» **YOUR ASSIGNMENT**:
Report each line of the entries below that includes "viasPerCell".

[Stored entries]
▽

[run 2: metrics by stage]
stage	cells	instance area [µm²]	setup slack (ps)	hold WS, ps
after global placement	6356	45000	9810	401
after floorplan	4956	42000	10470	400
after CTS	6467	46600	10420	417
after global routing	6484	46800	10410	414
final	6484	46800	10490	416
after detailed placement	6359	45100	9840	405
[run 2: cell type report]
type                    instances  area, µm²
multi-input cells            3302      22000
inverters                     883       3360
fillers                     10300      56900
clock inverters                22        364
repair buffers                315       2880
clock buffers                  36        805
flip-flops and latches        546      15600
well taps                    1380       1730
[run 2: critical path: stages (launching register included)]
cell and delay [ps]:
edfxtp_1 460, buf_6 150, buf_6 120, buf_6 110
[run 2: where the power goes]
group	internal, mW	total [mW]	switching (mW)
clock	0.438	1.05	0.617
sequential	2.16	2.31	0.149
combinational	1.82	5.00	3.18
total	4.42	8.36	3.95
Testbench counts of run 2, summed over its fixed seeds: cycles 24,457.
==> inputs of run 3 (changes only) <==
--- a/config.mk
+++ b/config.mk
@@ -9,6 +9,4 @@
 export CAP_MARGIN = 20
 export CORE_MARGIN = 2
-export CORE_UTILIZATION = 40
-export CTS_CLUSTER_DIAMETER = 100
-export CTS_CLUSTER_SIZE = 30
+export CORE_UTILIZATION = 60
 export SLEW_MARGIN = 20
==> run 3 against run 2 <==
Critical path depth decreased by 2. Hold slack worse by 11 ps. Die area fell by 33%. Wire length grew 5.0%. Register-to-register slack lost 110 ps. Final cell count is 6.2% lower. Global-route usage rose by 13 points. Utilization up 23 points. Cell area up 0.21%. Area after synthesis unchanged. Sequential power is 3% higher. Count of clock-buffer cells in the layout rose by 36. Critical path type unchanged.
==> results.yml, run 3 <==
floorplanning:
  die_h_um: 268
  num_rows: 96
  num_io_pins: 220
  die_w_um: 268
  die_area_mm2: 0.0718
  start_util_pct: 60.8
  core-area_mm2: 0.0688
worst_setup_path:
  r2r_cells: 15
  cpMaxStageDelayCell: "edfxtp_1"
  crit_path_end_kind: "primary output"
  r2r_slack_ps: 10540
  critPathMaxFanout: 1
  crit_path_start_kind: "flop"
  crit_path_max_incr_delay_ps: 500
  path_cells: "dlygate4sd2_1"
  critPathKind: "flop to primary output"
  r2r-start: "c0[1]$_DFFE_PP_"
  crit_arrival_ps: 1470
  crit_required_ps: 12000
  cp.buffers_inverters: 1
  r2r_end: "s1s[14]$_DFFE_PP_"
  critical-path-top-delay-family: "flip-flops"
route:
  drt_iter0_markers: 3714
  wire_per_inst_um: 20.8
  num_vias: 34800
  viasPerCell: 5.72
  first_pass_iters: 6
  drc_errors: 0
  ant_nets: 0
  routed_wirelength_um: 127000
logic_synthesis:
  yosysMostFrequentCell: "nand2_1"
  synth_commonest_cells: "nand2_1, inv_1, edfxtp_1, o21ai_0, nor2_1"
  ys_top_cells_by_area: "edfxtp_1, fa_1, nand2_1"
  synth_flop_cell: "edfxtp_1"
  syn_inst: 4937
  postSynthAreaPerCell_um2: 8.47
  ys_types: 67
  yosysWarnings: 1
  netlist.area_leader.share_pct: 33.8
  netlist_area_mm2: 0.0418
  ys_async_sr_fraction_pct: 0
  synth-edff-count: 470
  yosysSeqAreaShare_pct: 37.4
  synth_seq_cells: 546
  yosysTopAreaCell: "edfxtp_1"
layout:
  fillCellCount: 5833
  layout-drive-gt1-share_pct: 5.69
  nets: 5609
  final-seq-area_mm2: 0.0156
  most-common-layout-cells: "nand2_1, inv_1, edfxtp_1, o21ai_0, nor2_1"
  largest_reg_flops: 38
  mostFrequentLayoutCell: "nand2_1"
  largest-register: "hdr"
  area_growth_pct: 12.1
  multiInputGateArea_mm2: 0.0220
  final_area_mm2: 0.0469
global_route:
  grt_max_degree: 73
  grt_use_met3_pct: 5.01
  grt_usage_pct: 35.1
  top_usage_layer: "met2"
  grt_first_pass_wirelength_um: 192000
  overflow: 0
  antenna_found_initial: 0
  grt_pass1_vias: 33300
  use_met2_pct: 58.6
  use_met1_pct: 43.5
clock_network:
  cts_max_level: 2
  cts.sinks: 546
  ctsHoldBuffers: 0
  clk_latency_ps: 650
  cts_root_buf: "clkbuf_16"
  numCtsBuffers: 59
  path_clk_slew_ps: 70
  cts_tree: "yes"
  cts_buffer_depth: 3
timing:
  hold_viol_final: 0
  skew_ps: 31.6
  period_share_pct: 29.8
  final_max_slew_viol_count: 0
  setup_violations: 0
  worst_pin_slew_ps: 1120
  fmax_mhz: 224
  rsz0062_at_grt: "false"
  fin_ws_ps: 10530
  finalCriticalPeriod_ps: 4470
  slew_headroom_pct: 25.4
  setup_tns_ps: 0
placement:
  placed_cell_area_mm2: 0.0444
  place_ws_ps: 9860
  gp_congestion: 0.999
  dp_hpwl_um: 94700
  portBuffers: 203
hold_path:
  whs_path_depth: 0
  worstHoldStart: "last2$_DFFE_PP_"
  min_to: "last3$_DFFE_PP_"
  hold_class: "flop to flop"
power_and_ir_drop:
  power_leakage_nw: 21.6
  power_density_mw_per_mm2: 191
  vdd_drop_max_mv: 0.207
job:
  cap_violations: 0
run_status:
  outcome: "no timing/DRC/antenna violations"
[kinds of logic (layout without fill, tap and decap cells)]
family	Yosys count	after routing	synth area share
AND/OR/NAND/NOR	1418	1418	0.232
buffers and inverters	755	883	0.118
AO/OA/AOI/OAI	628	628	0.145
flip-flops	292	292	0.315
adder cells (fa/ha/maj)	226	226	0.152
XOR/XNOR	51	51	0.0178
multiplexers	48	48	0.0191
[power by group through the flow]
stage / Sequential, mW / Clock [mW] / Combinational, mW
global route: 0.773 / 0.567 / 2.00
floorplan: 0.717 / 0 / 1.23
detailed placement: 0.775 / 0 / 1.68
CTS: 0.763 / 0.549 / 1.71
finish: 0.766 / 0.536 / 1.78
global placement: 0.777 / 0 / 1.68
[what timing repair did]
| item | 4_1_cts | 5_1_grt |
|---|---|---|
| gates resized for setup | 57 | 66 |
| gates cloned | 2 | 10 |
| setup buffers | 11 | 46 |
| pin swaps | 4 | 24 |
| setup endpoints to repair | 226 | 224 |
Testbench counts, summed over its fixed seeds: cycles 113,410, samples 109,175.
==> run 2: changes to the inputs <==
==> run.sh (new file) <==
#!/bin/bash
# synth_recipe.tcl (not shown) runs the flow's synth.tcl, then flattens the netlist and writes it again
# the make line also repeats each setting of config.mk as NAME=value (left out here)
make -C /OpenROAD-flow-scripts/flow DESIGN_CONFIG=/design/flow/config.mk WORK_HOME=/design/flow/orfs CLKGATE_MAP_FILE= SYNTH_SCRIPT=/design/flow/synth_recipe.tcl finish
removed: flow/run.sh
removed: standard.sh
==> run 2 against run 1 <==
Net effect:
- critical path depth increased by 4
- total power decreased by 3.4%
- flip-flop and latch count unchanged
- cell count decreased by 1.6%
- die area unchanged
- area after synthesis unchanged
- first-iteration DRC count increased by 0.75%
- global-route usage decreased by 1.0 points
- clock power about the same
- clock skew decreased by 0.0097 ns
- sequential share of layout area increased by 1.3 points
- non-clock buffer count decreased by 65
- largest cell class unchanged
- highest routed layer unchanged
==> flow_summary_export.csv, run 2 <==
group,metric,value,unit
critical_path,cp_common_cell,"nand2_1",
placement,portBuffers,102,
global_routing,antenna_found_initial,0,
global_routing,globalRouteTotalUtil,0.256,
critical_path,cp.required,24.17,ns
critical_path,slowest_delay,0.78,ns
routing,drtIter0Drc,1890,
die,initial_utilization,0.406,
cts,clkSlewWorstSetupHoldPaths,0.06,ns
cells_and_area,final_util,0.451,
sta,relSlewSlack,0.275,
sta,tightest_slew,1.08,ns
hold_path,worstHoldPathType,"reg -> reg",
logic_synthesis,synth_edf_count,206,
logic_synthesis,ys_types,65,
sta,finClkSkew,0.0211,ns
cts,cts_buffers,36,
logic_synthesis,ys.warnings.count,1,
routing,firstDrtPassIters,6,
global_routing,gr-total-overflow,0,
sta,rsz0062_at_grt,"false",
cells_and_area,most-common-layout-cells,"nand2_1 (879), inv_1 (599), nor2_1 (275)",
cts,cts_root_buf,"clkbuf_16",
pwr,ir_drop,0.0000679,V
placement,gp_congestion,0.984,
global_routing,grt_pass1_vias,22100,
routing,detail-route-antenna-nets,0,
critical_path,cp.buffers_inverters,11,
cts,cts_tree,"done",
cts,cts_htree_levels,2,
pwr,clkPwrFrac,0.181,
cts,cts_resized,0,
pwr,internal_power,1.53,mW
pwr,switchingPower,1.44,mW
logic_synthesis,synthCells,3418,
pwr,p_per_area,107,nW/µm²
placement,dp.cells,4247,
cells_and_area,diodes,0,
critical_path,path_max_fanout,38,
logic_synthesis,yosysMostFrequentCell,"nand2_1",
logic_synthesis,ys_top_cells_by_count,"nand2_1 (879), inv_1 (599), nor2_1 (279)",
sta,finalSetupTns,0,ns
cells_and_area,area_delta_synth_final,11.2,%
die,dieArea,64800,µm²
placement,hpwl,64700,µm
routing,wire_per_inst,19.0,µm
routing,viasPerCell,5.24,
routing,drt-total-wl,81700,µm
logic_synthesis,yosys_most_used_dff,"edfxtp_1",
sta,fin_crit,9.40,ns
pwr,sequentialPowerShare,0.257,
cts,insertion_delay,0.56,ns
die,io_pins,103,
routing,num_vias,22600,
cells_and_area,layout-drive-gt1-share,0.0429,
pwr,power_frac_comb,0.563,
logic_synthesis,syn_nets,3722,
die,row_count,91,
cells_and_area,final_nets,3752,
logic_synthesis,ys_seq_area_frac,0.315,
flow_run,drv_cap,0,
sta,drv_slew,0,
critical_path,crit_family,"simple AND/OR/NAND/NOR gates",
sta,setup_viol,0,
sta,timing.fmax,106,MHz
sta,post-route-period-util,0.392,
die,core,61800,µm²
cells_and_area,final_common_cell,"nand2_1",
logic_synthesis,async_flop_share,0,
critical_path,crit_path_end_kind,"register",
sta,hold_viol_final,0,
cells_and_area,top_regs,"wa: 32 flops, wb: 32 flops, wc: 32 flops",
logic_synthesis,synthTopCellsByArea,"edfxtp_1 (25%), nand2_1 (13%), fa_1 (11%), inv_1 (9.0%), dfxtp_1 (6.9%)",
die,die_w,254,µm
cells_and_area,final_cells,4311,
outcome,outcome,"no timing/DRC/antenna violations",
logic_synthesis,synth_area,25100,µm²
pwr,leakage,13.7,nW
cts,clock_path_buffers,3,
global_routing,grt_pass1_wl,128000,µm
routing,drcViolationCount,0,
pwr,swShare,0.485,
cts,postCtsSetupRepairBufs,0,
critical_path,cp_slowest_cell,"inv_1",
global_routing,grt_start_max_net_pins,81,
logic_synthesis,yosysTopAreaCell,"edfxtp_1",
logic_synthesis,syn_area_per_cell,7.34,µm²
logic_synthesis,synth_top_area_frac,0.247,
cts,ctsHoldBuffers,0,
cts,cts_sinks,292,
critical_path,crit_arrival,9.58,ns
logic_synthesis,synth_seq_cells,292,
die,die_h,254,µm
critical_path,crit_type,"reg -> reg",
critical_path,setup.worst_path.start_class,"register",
Context: an optimization exercise on an open-source flow, tuned for small area, a short achievable clock period and few clock cycles. The choices shown serve that exercise and are no tape-out recipe.
In this exercise RTL edits were held to simulation tests only and were not proved equivalent to the original.

==> job 6699: inputs <==
## bld_head
module bld_head (
    input  wire         clk,
    input  wire         rst,
    input  wire         cfg_we,
    input  wire [6:0]   cfg_addr,
    input  wire [31:0]  cfg_data,
    input  wire         in_valid,
    output wire         in_ready,
    input  wire         in_last,
    input  wire [12:0]  in_x,
    input  wire [12:0]  in_y,
    input  wire [7:0]   in_present,
    input  wire [127:0] in_l,
    input  wire [127:0] in_a,
    output reg          out_valid,
    output reg  [15:0]  out_v,
    output reg          out_lowered,
    output reg          out_raised,
    output reg          sum_valid,
    output wire [31:0]  sum_drive,
    output wire [20:0]  sum_clamped,
    output wire [20:0]  sum_lifted
);
    localparam NE = 3;           
    wire [31:0] wdata = cfg_data & {32{~rst}};
    wire        wr    = cfg_we | rst;
    reg [127:0] slot_alpha;
    reg [7:0]   slot_en;      
    reg [7:0]   slot_att;     
  ...
==> flow/config.mk <==
export PLATFORM = sky130hd
export DESIGN_NAME = bld_head
export DESIGN_NICKNAME = bld_head
export VERILOG_FILES = /design/flow/design.v
export SDC_FILE = /design/flow/constraint.sdc
export NUM_CORES = 4
export LEC_CHECK = 0
export CAP_MARGIN = 20
export CORE_MARGIN = 2
export CORE_UTILIZATION = 45
export PLACE_DENSITY = 0.55
export SLEW_MARGIN = 20
==> flow/constraint.sdc <==
create_clock -name core_clock -period 50.0 [get_ports {clk}]
set_input_delay 10.0000 -clock core_clock [delete_from_list [all_inputs] [get_ports {clk}]]
set_output_delay 10.0000 -clock core_clock [all_outputs]
set_load 0.01 [all_outputs]
run.sh (not shown) runs the stock make flow with config.mk's settings and CLKGATE_MAP_FILE= SYNTH_SCRIPT=/design/flow/synth_recipe.tcl, a recipe that flattens the netlist after the stock synthesis.
==> job 4328 (differences from job 6699) <==
Settings changed: CORE_UTILIZATION 45 to 30, PLACE_DENSITY 0.55 to 0.4.
==> job 7754 (differences from job 6699) <==
Settings changed: CORE_UTILIZATION 45 to 65, PLACE_DENSITY 0.55 to 0.75.
==> job 9418 (differences from job 6699) <==
Settings changed: CORE_UTILIZATION 45 to 55, PLACE_DENSITY 0.55 to 0.65.
==> notes <==
- Non-clock buffer count, highest first: job 4328, job 6699, job 9418, job 7754.
- Between job 9418 and job 7754, the lower via count is in job 9418 (gap 1.3%, measured against job 7754).
- Synthesized cell count is the same in job 6699 and job 4328.
- Global-route usage: job 6699 is higher than job 4328 (6.9 points).
- Final cell count, highest first: job 4328, job 6699, job 9418, job 7754.
==> figures <==
quantity                                                                     job 9418                        job 6699                       job 4328                        job 7754
Well-tap cell count                                                              5451                            6681                           9920                            4578
Reg2reg start                                          eng[0].u_eng.d[4]$_SDFFE_PP0P_  eng[1].u_eng.d[4]$_SDFFE_PP0P_  eng[1].u_eng.s3_k[10]$_DFF_P_  eng[0].u_eng.d[2]$_SDFFE_PP0P_
Rel. slew slack                                                                15.39%                          19.75%                         14.05%                          9.156%
Maximum fanout along the worst path                                                 9                              20                             14                               5
Met2 capacity usage during global routing                                      50.20%                          42.91%                         32.87%                          55.46%
Ratio of cells with drive above 1 in the final layout                          6.691%                          6.914%                         7.395%                          6.357%
Post-placement worst setup slack                                             36.67 ns                        36.77 ns                       36.71 ns                        36.78 ns
Setup slack of the critical path after layout                                37.70 ns                        37.66 ns                       37.78 ns                        37.73 ns
Antenna cell count                                                                116                              87                            214                              85
Outcome                                                       complete, no violations         complete, no violations        complete, no violations         complete, no violations
Worst hold path endpoint                                  eng[1].u_eng.s2_nop$_DFF_P_              c_ceil[12]$_DFF_P_  eng[1].u_eng.s2_fn[0]$_DFF_P_              c_ceil[11]$_DFF_P_
Testbench counts of job 6699, summed over its fixed seeds: cycles 18,822.
Testbench counts of job 4328, summed over its fixed seeds: cycles 18,822.
Testbench counts of job 7754, summed over its fixed seeds: cycles 18,822.
Testbench counts of job 9418, summed over its fixed seeds: cycles 18,822.

==> inputs of trial 8 <==
Another version of the RTL of bld_head (not shown whole).
==> flow/config.mk <==
export PLATFORM = sky130hd
export DESIGN_NAME = bld_head
export DESIGN_NICKNAME = bld_head
export VERILOG_FILES = /design/flow/design.v
export SDC_FILE = /design/flow/constraint.sdc
export NUM_CORES = 4
export LEC_CHECK = 0
export CAP_MARGIN = 20
export CORE_MARGIN = 2
export CORE_UTILIZATION = 30
export PLACE_DENSITY = 0.4
export SLEW_MARGIN = 20
==> flow/constraint.sdc <==
create_clock -name core_clock -period 50.0 [get_ports {clk}]
set_input_delay 10.0000 -clock core_clock [delete_from_list [all_inputs] [get_ports {clk}]]
set_output_delay 10.0000 -clock core_clock [all_outputs]
set_load 0.01 [all_outputs]
==> inputs of build 23, as changes to trial 8 <==
Settings changed: CORE_UTILIZATION 30 to 55, PLACE_DENSITY 0.4 to 0.65.
==> results.txt <==
	trial 8	build 23
Run status	no timing/DRC/antenna violations	no timing/DRC/antenna violations
Register area	98430 sq um	98420 sq um
Clock buffer count from CTS	411	372
Met2 wire length	408000 um	348900 um
Highest fanout seen on the critical path	62	48
Met2 track utilization from global routing	35.97%	56.36%
Routed wl met3	58100 um	87710 um
Post-route cell area	262700 sq um	255100 sq um
Die Span Y	879.7 um	650.7 um
Initial antenna violation count	174	116
Chip Width	879.7 um	650.7 um
Gr usage total	23.11%	36.70%
Total of fill cells in the finished design	76.76k	33.99k
Via count of the first global-routing pass	167.5k	167.8k
Number of vias in the routed layout	167.9k	170.6k
Testbench counts of trial 8, summed over its fixed seeds: cycles 18,822.
Testbench counts of build 23, summed over its fixed seeds: cycles 18,822.

==> port drivers added, routing unchanged <==
How much do the figures lean on ideal ports? The routed layouts below were timed once more, with nothing changed but the port constraints.
Step 1: set_driving_cell puts a clkbuf_16 on clk and a buf_2 on each other input, an assumption about the parent block.
Step 2 also shifts input and output timing later by t, the mid clock arrival at the registers, as if the neighbouring blocks saw the same clock.
Slacks: ideal ports / drivers / drivers and shift; pairs: ideal ports / drivers.
| run | shift t [ns] | setup slack, ns | hold slack, ns | worst setup path after step 2 | worst data-port slew with drivers (ns) |
|---|---|---|---|---|---|
| job 6699 | 1.123 | 37.664 / 37.526 / 36.712 | 0.284 / 0.284 / 0.284 | input to register | 0.22 |
| job 4328 | 1.160 | 37.778 / 37.628 / 36.748 | 0.321 / 0.321 / 0.321 | input to register | 0.26 |
| job 7754 | 1.059 | 37.731 / 37.607 / 36.922 | 0.321 / 0.321 / 0.321 | input to register | 0.25 |
| job 9418 | 1.070 | 37.705 / 37.575 / 36.744 | 0.325 / 0.325 / 0.325 | input to register | 0.30 |
| trial 8 | 1.166 | 35.272 / 35.272 / 35.272 | 0.304 / 0.304 / 0.304 | register to register | 0.37 |
| build 23 | 1.087 | 35.792 / 35.792 / 35.792 | 0.314 / 0.314 / 0.314 | register to register | 0.53 |
After both steps setup and hold are still met in every run listed. The setup slack of job 4328, which loses most, moves by -0.150 ns with the drivers and by -1.030 ns with both steps.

△

» **EXERCISE OUTPUT**:
  viasPerCell: 5.72
routing,viasPerCell,5.24,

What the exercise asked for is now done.